Sunday, 5 June 2011

SBS: California: Court denies appeal for Douglas Lovelace who shook infant son

A state appeals court on Tuesday affirmed the 12-year prison sentence handed down in Sutter County Superior Court to a Beale Air Force Base airman who shook his infant son, causing permanent brain injury.
Douglas Edward Lovelace, who was 22 when he was arrested in May 2009, had recently returned from a tour of duty in Iraq and was anticipating being deployed to Afghanistan, according to a 3rd District Court of Appeal document.
Born in early 2009, the child's injuries included brain damage, two fractured ribs, a fractured forearm and serious bruises, including a bruise on the bottom of his tongue. He also had rug burns from being dragged across a carpet.
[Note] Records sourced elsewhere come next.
<file path="config.mk">
export PLATFORM = sky130hd
export DESIGN_NAME = branch_flag_ctrl_flat
export DESIGN_NICKNAME = d
export VERILOG_FILES = /design/src/rtl/flag_ctrl_pkg.sv /design/src/rtl/branch_flag_ctrl_if.sv /design/src/rtl/branch_flag_ctrl_sat_counter.sv /design/src/rtl/branch_flag_ctrl.sv /design/src/flat_wrapper.sv
export SDC_FILE = /design/constraint.sdc
export NUM_CORES = 1
export LEC_CHECK = 0
export CAP_MARGIN = 20
export CORE_ASPECT_RATIO = 0.9
export CORE_UTILIZATION = 36
export DETAILED_ROUTE_END_ITERATION = 10
export GPL_TIMING_DRIVEN = 0
export PLACE_DENSITY = 0.7
export SLEW_MARGIN = 20
export SYNTH_ARGS = -nofsm -noshare
export SYNTH_HDL_FRONTEND = slang
export SYNTH_SLANG_ARGS = --single-unit
</file>
<file path="constraint.sdc">
create_clock -name clk -period 2.68 [get_ports clk]
set_clock_uncertainty 0.2 [all_clocks]
set_input_delay 0.804 -clock clk [delete_from_list [all_inputs] [get_ports clk]]
set_output_delay 0.804 -clock clk [all_outputs]
set_load 0.1 [all_outputs]
</file>
<file path="src/rtl/flag_ctrl_pkg.sv">
// ---------------------------------------------------------------------------
// flag_ctrl_pkg
// Shared definitions for the branch/flag control slice: the two-state flush
// FSM encoding and the bit positions of the NZCV flags inside a 4-bit vector.
// ---------------------------------------------------------------------------
package flag_ctrl_pkg;

  typedef enum logic {
    IDLE  = 1'b0,
    FLUSH = 1'b1
  } flag_state_e;

  // NZCV bit indices, vector order {N,Z,C,V}
  localparam int unsigned FLAG_N = 3;
  localparam int unsigned FLAG_Z = 2;
  localparam int unsigned FLAG_C = 1;
  localparam int unsigned FLAG_V = 0;

  // Flush counter width; FLUSH_CYCLES is limited to 1..7
  localparam int unsigned FLUSH_CNT_W = 3;

endpackage

</file>
<file path="src/rtl/branch_flag_ctrl_if.sv">
// ---------------------------------------------------------------------------
// branch_flag_ctrl_if
// Pipeline-side bundle between the Execute stage and the branch/flag control.
//   FlagsNext  : next NZCV from the condition unit
//   CondEx     : condition-pass for the instruction in Execute
//   BranchE    : instruction in Execute is a branch
//   ValidE     : Execute holds a real instruction
//   StallE     : Execute stalled this cycle
//   Flags      : architectural NZCV register
//   PCSrc      : one-cycle redirect pulse to Fetch
//   FlushD/E   : squash Decode / Execute registers
//   TakenCount : saturating count of taken branches
// master = pipeline driving Execute info, slave = branch_flag_ctrl.
// ---------------------------------------------------------------------------
interface branch_flag_ctrl_if #(
  parameter int CNT_W = 16
);
  logic [3:0]       FlagsNext;
  logic             CondEx;
  logic             BranchE;
  logic             ValidE;
  logic             StallE;
  logic [3:0]       Flags;
  logic             PCSrc;
  logic             FlushD;
  logic             FlushE;
  logic [CNT_W-1:0] TakenCount;

  modport master (
    output FlagsNext, CondEx, BranchE, ValidE, StallE,
    input  Flags, PCSrc, FlushD, FlushE, TakenCount
  );

  modport slave (
    input  FlagsNext, CondEx, BranchE, ValidE, StallE,
    output Flags, PCSrc, FlushD, FlushE, TakenCount
  );
endinterface

</file>
<file path="src/rtl/branch_flag_ctrl_sat_counter.sv">
// ---------------------------------------------------------------------------
// sat_counter
// Up-counter that sticks at all-ones instead of wrapping.
//   clk   : rising-edge clock
//   reset : synchronous active-high clear
//   inc   : add one this cycle (ignored once saturated)
//   count : current value
// ---------------------------------------------------------------------------
module sat_counter #(
  parameter int WIDTH = 16
) (
  input  logic             clk,
  input  logic             reset,
  input  logic             inc,
  output logic [WIDTH-1:0] count
);

  logic [WIDTH-1:0] r_count;

  always_ff @(posedge clk) begin
    if (reset) begin
      r_count <= '0;
    end else if (inc && (r_count != '1)) begin
      r_count <= r_count + 1'b1;
    end
  end

  assign count = r_count;

endmodule

</file>
<file path="src/rtl/branch_flag_ctrl.sv">
// ---------------------------------------------------------------------------
// branch_flag_ctrl
// Owns the NZCV flags register and the taken-branch redirect/flush sequence.
// A taken branch in Execute produces a one-cycle PCSrc pulse and holds
// FlushD/FlushE for FLUSH_CYCLES cycles; while flushing, Execute contents are
// wrong-path and neither branch nor flag updates are honoured.
//   clk   : rising-edge clock
//   reset : synchronous active-high reset
//   bus   : branch_flag_ctrl_if.slave (Execute inputs, control outputs)
// ---------------------------------------------------------------------------
module branch_flag_ctrl
  import flag_ctrl_pkg::*;
#(
  parameter int FLUSH_CYCLES = 2,
  parameter int CNT_W        = 16
) (
  input  logic                 clk,
  input  logic                 reset,
  branch_flag_ctrl_if.slave    bus
);

  flag_state_e            r_state;
  logic [FLUSH_CNT_W-1:0] r_flush_cnt;
  logic [3:0]             r_flags;
  logic                   r_pcsrc;
  logic                   r_flush;

  logic w_idle;
  logic w_advance;
  logic w_taken;

  // Execute retires an instruction only when real, unstalled and not wrong-path
  assign w_idle    = (r_state == IDLE);
  assign w_advance = bus.ValidE & ~bus.StallE & w_idle;
  assign w_taken   = w_advance & bus.BranchE & bus.CondEx;

  // NOTE: sequential state uses non-blocking assignments so every register
  // samples the pre-edge values; blocking here would create order-dependent
  // simulation and mismatch synthesis.
  always_ff @(posedge clk) begin
    if (reset) begin
      r_state     <= IDLE;
      r_flush_cnt <= '0;
      r_flags     <= 4'b0000;
      r_pcsrc     <= 1'b0;
      r_flush     <= 1'b0;
    end else begin
      // A flag-setting taken branch also lands here, visible from T+1
      if (w_advance) begin
        r_flags <= bus.FlagsNext;
      end

      r_pcsrc <= w_taken;

      case (r_state)
        IDLE: begin
          if (w_taken) begin
            r_state     <= FLUSH;
            r_flush_cnt <= FLUSH_CNT_W'(FLUSH_CYCLES - 1);
            r_flush     <= 1'b1;
          end
        end
        FLUSH: begin
          // Stall is deliberately ignored: the flush always runs to completion
          if (r_flush_cnt == '0) begin
            r_state <= IDLE;
            r_flush <= 1'b0;
          end else begin
            r_flush_cnt <= r_flush_cnt - 1'b1;
          end
        end
        default: begin
          r_state <= IDLE;
          r_flush <= 1'b0;
        end
      endcase
    end
  end

  // Reset inside the counter already dominates a simultaneous taken event
  sat_counter #(
    .WIDTH (CNT_W)
  ) u_taken_cnt (
    .clk   (clk),
    .reset (reset),
    .inc   (w_taken),
    .count (bus.TakenCount)
  );

  assign bus.Flags  = r_flags;
  assign bus.PCSrc  = r_pcsrc;
  assign bus.FlushD = r_flush;
  assign bus.FlushE = r_flush;

endmodule

</file>
<file path="src/flat_wrapper.sv">
// flat-port wrapper written by rule: the top's interface ports become plain ports
module branch_flag_ctrl_flat import flag_ctrl_pkg::*;
#(
  parameter int FLUSH_CYCLES = 2,
  parameter int CNT_W        = 16
)
  (clk, reset, bus_FlagsNext, bus_CondEx, bus_BranchE, bus_ValidE, bus_StallE, bus_Flags, bus_PCSrc, bus_FlushD, bus_FlushE, bus_TakenCount);
  branch_flag_ctrl_if #(.CNT_W(CNT_W)) bus_i ();
  input  logic clk;
  input  logic reset;
  input wire logic [$bits(bus_i.FlagsNext)-1:0] bus_FlagsNext;
  input wire logic [$bits(bus_i.CondEx)-1:0] bus_CondEx;
  input wire logic [$bits(bus_i.BranchE)-1:0] bus_BranchE;
  input wire logic [$bits(bus_i.ValidE)-1:0] bus_ValidE;
  input wire logic [$bits(bus_i.StallE)-1:0] bus_StallE;
  output wire logic [$bits(bus_i.Flags)-1:0] bus_Flags;
  output wire logic [$bits(bus_i.PCSrc)-1:0] bus_PCSrc;
  output wire logic [$bits(bus_i.FlushD)-1:0] bus_FlushD;
  output wire logic [$bits(bus_i.FlushE)-1:0] bus_FlushE;
  output wire logic [$bits(bus_i.TakenCount)-1:0] bus_TakenCount;
  assign bus_i.FlagsNext = bus_FlagsNext;
  assign bus_i.CondEx = bus_CondEx;
  assign bus_i.BranchE = bus_BranchE;
  assign bus_i.ValidE = bus_ValidE;
  assign bus_i.StallE = bus_StallE;
  assign bus_Flags = bus_i.Flags;
  assign bus_PCSrc = bus_i.PCSrc;
  assign bus_FlushD = bus_i.FlushD;
  assign bus_FlushE = bus_i.FlushE;
  assign bus_TakenCount = bus_i.TakenCount;
  branch_flag_ctrl #(.FLUSH_CYCLES(FLUSH_CYCLES), .CNT_W(CNT_W)) u_core (.clk(clk), .reset(reset), .bus(bus_i));
endmodule
</file>
==> results of run 1 <==
## worst max path at each step
stage                                       from  cells past startpoint                      endpoint
global placement                      bus_ValidE                      6  u_core.u_taken_cnt.count[15]
finish              u_core.u_taken_cnt.count[11]                      1            bus_TakenCount[11]
floorplan            u_core.u_taken_cnt.count[2]                      5  u_core.u_taken_cnt.count[14]
CTS                  u_core.u_taken_cnt.count[2]                      1             bus_TakenCount[2]
global route        u_core.u_taken_cnt.count[11]                      1            bus_TakenCount[11]
detailed placement                    bus_ValidE                      6  u_core.u_taken_cnt.count[15]
## cells by family after synthesis
| group | count (synthesis) | share of synthesized area, % |
|---|---|---|
| simple gates | 63 | 32.30 |
| fa+ha+maj | 3 | 2.817 |
| flops | 26 | 39.06 |
| mux | 6 | 4.976 |
| xor+xnor | 1 | 0.6574 |
| buf+inv | 12 | 5.445 |
| compound gates | 31 | 14.74 |
## flip-flops by register name (all words and copies together), names as in the netlist
signal	count
u_core.u_taken_cnt.count	16
u_core.bus.Flags	4
u_core.r_flush_cnt	3
u_core.bus.FlushD	1
u_core.bus.PCSrc	1
u_core.r_state	1
## metrics by stage
stage,setup WS (ns),cells
floorplan,0.07487,142
global placement,-0.1968,217
detailed placement,-0.2588,217
CTS,0.006315,221
global route,0.003842,221
finish,0.04803,221
## report_power, final
part	internal [mW]	total (mW)	switching, mW	leakage [nW]
combinational	0.0251	0.0835	0.0584	0.444
clock	0.200	0.330	0.130	0.0357
sequential	0.391	0.395	0.00352	0.211
total	0.617	0.808	0.192	0.691
## layer usage
metal | wire [um] | vias to the layer above
met2 | 1540 | 32
met5 | 0 | -
met3 | 123 | 4
li1 | - | 616
met4 | 40 | 0
met1 | 1447 | 607
## layout make-up
cell class	count	area [um^2]	area share, %
timing repair buffer	31	274.0	15.58
multi-input combinational	104	763.2	43.39
sequential	26	523.0	29.73
inverter	4	15.01	0.8535
buffer	8	57.56	3.272
clock buffer	3	41.29	2.347
clock inverter	1	30.03	1.707
tap	44	55.05	3.129
## placed cells by master (no fill, tap or decap), types with 3 or more instances in the layout
cell type and n:
sky130_fd_sc_hd__clkbuf_1 3, sky130_fd_sc_hd__clkdlybuf4s50_1 8, sky130_fd_sc_hd__nand2_1 4, sky130_fd_sc_hd__or4_1 8
sky130_fd_sc_hd__clkbuf_8 3, sky130_fd_sc_hd__ha_1 3, sky130_fd_sc_hd__dfxtp_1 24, sky130_fd_sc_hd__dlygate4sd2_1 21
sky130_fd_sc_hd__nand4_1 5, sky130_fd_sc_hd__nor2_1 8, sky130_fd_sc_hd__and4_1 3, sky130_fd_sc_hd__inv_1 4
sky130_fd_sc_hd__and2_1 3, sky130_fd_sc_hd__nor3_1 3, sky130_fd_sc_hd__o31ai_1 9, sky130_fd_sc_hd__mux2i_1 4
sky130_fd_sc_hd__nand3_1 9, sky130_fd_sc_hd__a21oi_1 15
==> run summary, run 1 <==
The most utilized layer in the global route result was met2. The data required time of the worst path is 1.68 ns. The flow ran to the end, and the final reports show no timing, DRC or antenna violations. The logs give 29.15% for the met2 demand-to-capacity share in global routing and 0.001333 mm^2 for the mapped cell area. For hold timing, the worst endpoint is u_core.r_flush_cnt[1]. Fill cells in the final layout number 323. The final-layout worst hold slack is 0.2746 ns, and the fraction of met3 tracks used by global routing is 3.435%.

Sequential cells were found to cover 39.06% of the synthesized design area. The area growth from synthesis to layout is 32.02%. For the buffer levels on the longest clock path, the log shows 2. For this design, the sink count on the clock tree is 26. The fraction of final layout cells with drive strength greater than 1 is 16.95%. The startpoint identified for the worst hold timing path is u_core.r_flush_cnt[1]. The number of nets handed over by synthesis was 155. The tools report the quantity of gates resized following cts as 23.

In this run the critical register-to-register path is launched from u_core.u_taken_cnt.count[0]. The number of max-slew violations in the final report was 0; the met1 routing resource usage after global routing was 22.17%. The via count of the first global-routing pass was 1160; the first-pass iteration count of the detailed router was 4.

Dividing total power by cell area gives a power density of 459.6 mW/mm^2. Port buffering added 31 buffers. Summing over every cut layer, the via total after detailed routing is 1259. The first global-routing pass estimated 5223 um of wire. The worst register-to-register path ends at u_core.u_taken_cnt.count[14]. In the synthesized netlist the async set-or-reset flop fraction comes to 0%. The worst setup path is launched from a register.

The run gives 1 as the CTS H-tree depth. Buffers plus inverters on the worst setup path: 1. Category of the critical setup timing path: reg2out. The measured slew at the worst slew-check pin is 0.9763 ns.

After floorplanning, the core was divided into 20 placement rows. The cell family contributing the most delay on the critical path is buffers and inverters. In the synthesized netlist, the cells that appear most often are sky130_fd_sc_hd__dfxtp_1, sky130_fd_sc_hd__a21oi_1, sky130_fd_sc_hd__nand3_1, sky130_fd_sc_hd__o31ai_1. The total CTS buffers was 3.

The logs give 3151 um for the routed wire length and 50.94% for the final standard cell utilization of the core. The biggest area contributor in the post-synthesis netlist is sky130_fd_sc_hd__dfxtp_1. The floorplan step defined a die boundary enclosing 0.003949 mm^2. Maximum achievable frequency: 379.9 MHz. The hold violation count in the final report is 0. Dividing the detail-routed wire length by the instance count gives 14.26 um.

Yosys mapped a number of flops with a built-in enable equal to 0. The number of diodes was 0. The count of nets left with antenna violations once routing finished came out at 0.

The endpoint kind of the worst setup timing path was a primary output. For the initial antenna violation count, the log shows 0. For the placeable core region, the log shows 0.003453 mm^2. A synthesized cell averages 9.384 um^2. At the end of the flow, the number of nets in the layout was 191. The register bit count reported by yosys is 26. The worst hold path passes through 2 cells. After synthesis, the netlist uses 44 different library cells. For the finished layout, the period the worst path requires is 2.632 ns. For this design, the slowest cell found on the critical path is sky130_fd_sc_hd__dlygate4sd2_1. Detailed placement finished with a half-perimeter wire length of 2279 um. Along the worst path, the maximum fanout reaches 8.

Largest voltage drop on the vdd net: 0.2012 mV. On the worst path, the slowest cell contributes a delay of 0.89 ns. The tools report the final-layout setup total negative slack as 0 ns.

The root buffer cell chosen for the clock tree is sky130_fd_sc_hd__clkbuf_8. The run gives 0.001759 mm^2 as the area of all placed cells without fillers. Data arrives at the worst endpoint at 1.63 ns. After detailed placement, the total cell area comes to 0.001700 mm^2.

The run gives 0.28 ns as the internal reg-to-reg setup slack. For this run the aggregate overflow at the end of global routing stands at 0. Measured against its own limit, the worst slew margin works out to 35.17%. The die outline height is 59.72 um.

Once the clock tree was built, the setup fixing pass inserted 0 buffers. Walking the worst path, the cells encountered are dlygate4sd2_1. The number of violations reported at the end of detailed-routing iteration 0 is 79. The vias per cell is 5.697. After synthesis, the cell types taking the most area are sky130_fd_sc_hd__dfxtp_1, sky130_fd_sc_hd__a21oi_1, sky130_fd_sc_hd__o31ai_1. For this run, design rule violations remaining after detail routing come to 0. The worst register-to-register path has a depth of 6.

The clock-pin slew of the registers on the worst-case setup and hold paths came out at 0.09 ns. The tools report the number of max-capacitance violations reported as 0. The proportion of netlist area held by the largest area contributor was 39.06%. The dominant register cell in the synthesized netlist was sky130_fd_sc_hd__dfxtp_1.

Setup repair after global routing left no endpoint under its margin. For the final weighted congestion in routability-driven placement, the log shows 0.8242. The starting utilization of the core area is 38.59%. TritonCTS built the clock tree.

The cell count after synthesis came out at 142. The Yosys step of the flow raised 0 warnings. For this design, the CTS-stage hold fixing added 0 buffers. Library cell with the highest instance count after synthesis: sky130_fd_sc_hd__dfxtp_1.

The number of ports placed on the die boundary was 33. The worst hold-check path type is reg2reg. Setup violations remaining at the end of the flow were counted as 0.

Global routing used 17.30% of the available tracks. Part of the cycle the worst path needs: 98.21%. The worst-skew pair later-pin latency came out at 0.27 ns. Entering global routing, the biggest net connects 16 pins. Total power for the finished layout comes to 808.5 uW. The leakage component of the power came out at 0.6911 nW.

The die is 66.13 um wide.
(Power assumes the default switching activity.)
==> inputs of run 2 (changes only) <==
--- a/config.mk
+++ b/config.mk
@@ -11,7 +11,7 @@
 export DETAILED_ROUTE_END_ITERATION = 10
 export GPL_TIMING_DRIVEN = 0
 export PLACE_DENSITY = 0.7
-export SLEW_MARGIN = 20
+export SLEW_MARGIN = 10
 export SYNTH_ARGS = -nofsm -noshare
 export SYNTH_HDL_FRONTEND = slang
 export SYNTH_SLANG_ARGS = --single-unit
==> results of run 2 <==
No change in the layout: final DEF, timing and power equal those of run 1.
Lovelace initially denied involvement.
"Despite the fact the infant did not have teeth, (Lovelace) said the infant may have bit his own tongue, thereby causing the bruise to the tongue," Associate Justice William J. Murray Jr. wrote.
At Lovelace's sentencing in March 2010, a doctor testified the infant's brain size "had dropped from the 75th to the 15th percentile. The infant at best might be able to live with some independence and at worst would need full-time care," Murray wrote.
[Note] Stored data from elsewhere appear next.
===== src/rtl/Pipe_Buf_Reg_PKG.sv =====
// Pipeline buffer register types shared by the fetch stage and decode.
//   if_id_reg     : IF/ID register contents {Curr_Pc, Curr_Instr}
//   fetch_entry_t : one fetch-buffer / tag-queue entry {pc, instr}
//   NOP_INSTR     : canonical bubble instruction (addi x0, x0, 0)
package Pipe_Buf_Reg_PKG;

    localparam int unsigned PC_BITS   = 9;
    localparam logic [31:0] NOP_INSTR = 32'h00000013;

    typedef struct packed {
        logic [PC_BITS-1:0] Curr_Pc;
        logic [31:0]        Curr_Instr;
    } if_id_reg;

    typedef struct packed {
        logic [PC_BITS-1:0] pc;
        logic [31:0]        instr;
    } fetch_entry_t;

endpackage


===== src/rtl/fetch_buf.sv =====
// DEPTH-entry FIFO of fetch_entry_t with synchronous clear.
//   clk, reset_n : clock, asynchronous active-low reset
//   i_clr        : empty the FIFO (wins over push/pop)
//   i_push/i_data: write an entry
//   i_pop        : drop the head entry
//   o_data       : head entry (meaningful only when o_count != 0)
//   o_count      : number of valid entries, 0..DEPTH
module fetch_buf
    import Pipe_Buf_Reg_PKG::*;
#(
    parameter int unsigned DEPTH = 2
) (
    input  logic                         clk,
    input  logic                         reset_n,
    input  logic                         i_clr,
    input  logic                         i_push,
    input  fetch_entry_t                 i_data,
    input  logic                         i_pop,
    output fetch_entry_t                 o_data,
    output logic [$clog2(DEPTH+1)-1:0]   o_count
);

    localparam int unsigned PTR_W = (DEPTH > 1) ? $clog2(DEPTH) : 1;
    localparam int unsigned CNT_W = $clog2(DEPTH + 1);

    fetch_entry_t     r_mem [DEPTH];
    logic [PTR_W-1:0] r_wr_ptr;
    logic [PTR_W-1:0] r_rd_ptr;
    logic [CNT_W-1:0] r_count;
    logic             w_pop;
    logic             w_push;

    function automatic logic [PTR_W-1:0] ptr_inc(input logic [PTR_W-1:0] p);
        return (p == PTR_W'(DEPTH - 1)) ? '0 : p + PTR_W'(1);
    endfunction

    // Guards keep the pointers sane even if a caller misbehaves.
    assign w_pop  = i_pop && (r_count != '0);
    assign w_push = i_push && ((r_count != CNT_W'(DEPTH)) || w_pop);

    always_ff @(posedge clk or negedge reset_n) begin
        if (!reset_n) begin
            r_wr_ptr <= '0;
            r_rd_ptr <= '0;
            r_count  <= '0;
        end else if (i_clr) begin
            r_wr_ptr <= '0;
            r_rd_ptr <= '0;
            r_count  <= '0;
        end else begin
            if (w_push) r_wr_ptr <= ptr_inc(r_wr_ptr);
            if (w_pop)  r_rd_ptr <= ptr_inc(r_rd_ptr);
            if (w_push && !w_pop)      r_count <= r_count + CNT_W'(1);
            else if (w_pop && !w_push) r_count <= r_count - CNT_W'(1);
        end
    end

    // Storage needs no reset: it is only read while r_count says it is valid.
    always_ff @(posedge clk) begin
        if (w_push && !i_clr) r_mem[r_wr_ptr] <= i_data;
    end

    assign o_data  = r_mem[r_rd_ptr];
    assign o_count = r_count;

endmodule


===== src/rtl/fetch_unit.sv =====
// Instruction-fetch stage: owns the PC, issues word fetches to a handshaked
// variable-latency instruction memory, buffers the returned words and drives IF/ID.
//   clk, reset_n           : clock, asynchronous active-low reset
//   stall                  : hold IF/ID, do not pop the fetch buffer
//   redirect_valid/_pc     : EX-resolved taken branch/jump, flushes the stage
//   imem_req_valid/_addr   : fetch request (addr is word aligned)
//   imem_req_ready         : memory accepts the request
//   imem_rsp_valid/_data   : in-order read data, >= 1 cycle after acceptance
//   if_id, if_id_valid     : IF/ID register and its valid flag (0 = bubble)
module fetch_unit
    import Pipe_Buf_Reg_PKG::*;
#(
    parameter int unsigned PC_W  = 9,
    parameter int unsigned DEPTH = 2
) (
    input  logic            clk,
    input  logic            reset_n,
    input  logic            stall,
    input  logic            redirect_valid,
    input  logic [PC_W-1:0] redirect_pc,
    output logic            imem_req_valid,
    output logic [PC_W-1:0] imem_req_addr,
    input  logic            imem_req_ready,
    input  logic            imem_rsp_valid,
    input  logic [31:0]     imem_rsp_data,
    output if_id_reg        if_id,
    output logic            if_id_valid
);

    localparam int unsigned  CNT_W = $clog2(DEPTH + 1);
    localparam logic [CNT_W:0] SLOTS = (CNT_W + 1)'(DEPTH);

    typedef enum logic [0:0] {StFetch, StDrain} state_e;

    state_e           r_state;
    logic [PC_W-1:0]  r_fetch_pc;
    if_id_reg         r_if_id;
    logic             r_if_id_valid;

    logic [CNT_W-1:0] w_outstanding;
    logic [CNT_W-1:0] w_count;
    logic [CNT_W-1:0] w_out_after;
    logic [CNT_W:0]   w_inflight;
    fetch_entry_t     w_tag_in;
    fetch_entry_t     w_tag_head;
    fetch_entry_t     w_fifo_in;
    fetch_entry_t     w_fifo_head;
    logic             w_pop;
    logic             w_credit;
    logic             w_req_fire;
    logic             w_rsp_take;
    logic             w_push;
    logic             w_unused_tag_instr;

    assign w_pop = !stall && !redirect_valid && (w_count != '0);

    // Credit: buffered + in-flight never exceeds DEPTH, so every response has a slot.
    assign w_inflight = {1'b0, w_outstanding} + {1'b0, w_count};
    assign w_credit   = (w_inflight < SLOTS) || ((w_inflight == SLOTS) && w_pop);

    assign imem_req_valid = reset_n && (r_state == StFetch) && !redirect_valid && w_credit;
    assign imem_req_addr  = r_fetch_pc;
    assign w_req_fire     = imem_req_valid && imem_req_ready;

    // Responses with nothing outstanding are strays and are ignored.
    assign w_rsp_take  = imem_rsp_valid && (w_outstanding != '0);
    assign w_push      = w_rsp_take && (r_state == StFetch);
    assign w_out_after = w_outstanding - CNT_W'(w_rsp_take);

    // Tag queue: its occupancy is the outstanding-request count.
    assign w_tag_in = '{pc: PC_BITS'(r_fetch_pc), instr: '0};

    fetch_buf #(
        .DEPTH (DEPTH)
    ) u_tag_q (
        .clk     (clk),
        .reset_n (reset_n),
        .i_clr   (1'b0),
        .i_push  (w_req_fire),
        .i_data  (w_tag_in),
        .i_pop   (w_rsp_take),
        .o_data  (w_tag_head),
        .o_count (w_outstanding)
    );

    assign w_unused_tag_instr = ^w_tag_head.instr;

    assign w_fifo_in = '{pc: w_tag_head.pc, instr: imem_rsp_data};

    fetch_buf #(
        .DEPTH (DEPTH)
    ) u_data_q (
        .clk     (clk),
        .reset_n (reset_n),
        .i_clr   (redirect_valid),
        .i_push  (w_push),
        .i_data  (w_fifo_in),
        .i_pop   (w_pop),
        .o_data  (w_fifo_head),
        .o_count (w_count)
    );

    always_ff @(posedge clk or negedge reset_n) begin
        if (!reset_n) begin
            r_state       <= StFetch;
            r_fetch_pc    <= '0;
            r_if_id       <= '{Curr_Pc: '0, Curr_Instr: NOP_INSTR};
            r_if_id_valid <= 1'b0;
        end else if (redirect_valid) begin
            r_fetch_pc    <= redirect_pc;
            r_state       <= (w_out_after != '0) ? StDrain : StFetch;
            r_if_id       <= '{Curr_Pc: '0, Curr_Instr: NOP_INSTR};
            r_if_id_valid <= 1'b0;
        end else begin
            if (w_req_fire) r_fetch_pc <= r_fetch_pc + PC_W'(4);
            if ((r_state == StDrain) && (w_out_after == '0)) r_state <= StFetch;
            if (!stall) begin
                if (w_count != '0) begin
                    r_if_id       <= '{Curr_Pc: w_fifo_head.pc, Curr_Instr: w_fifo_head.instr};
                    r_if_id_valid <= 1'b1;
                end else begin
                    r_if_id_valid <= 1'b0;
                end
            end
        end
    end

    assign if_id       = r_if_id;
    assign if_id_valid = r_if_id_valid;

endmodule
Lovelace inflicted the injuries while his wife was at a pharmacy getting medicine for the infant, who had developed colic.
The couple took the child to Fremont Medical Center, where a doctor quickly recognized shaken baby syndrome.
Sutter County Judge Brian Aronson gave Lovelace the maximum six-year sentence for willful cruelty to a child as well as the maximum six years on an enhancement for causing great bodily injury. The appeals court rejected Lovelace's argument that he should not have received two maximum sentences for the same acts.
Aronson said Lovelace did not admit wrongdoing until he found himself "in a box" while being interrogated by a detective.
Lovelace told a detective that he "couldn't take the crying anymore," was losing sleep and "had done some stuff where the baby might have got hurt."
At the sentencing, a defense attorney cited what he called Lovelace's "abusive upbringing" and anger management difficulties as well as the stress he was under at the time.
After imposing the sentence, Aronson said, "I want this community to know and the world to know that this type of behavior is not tolerated."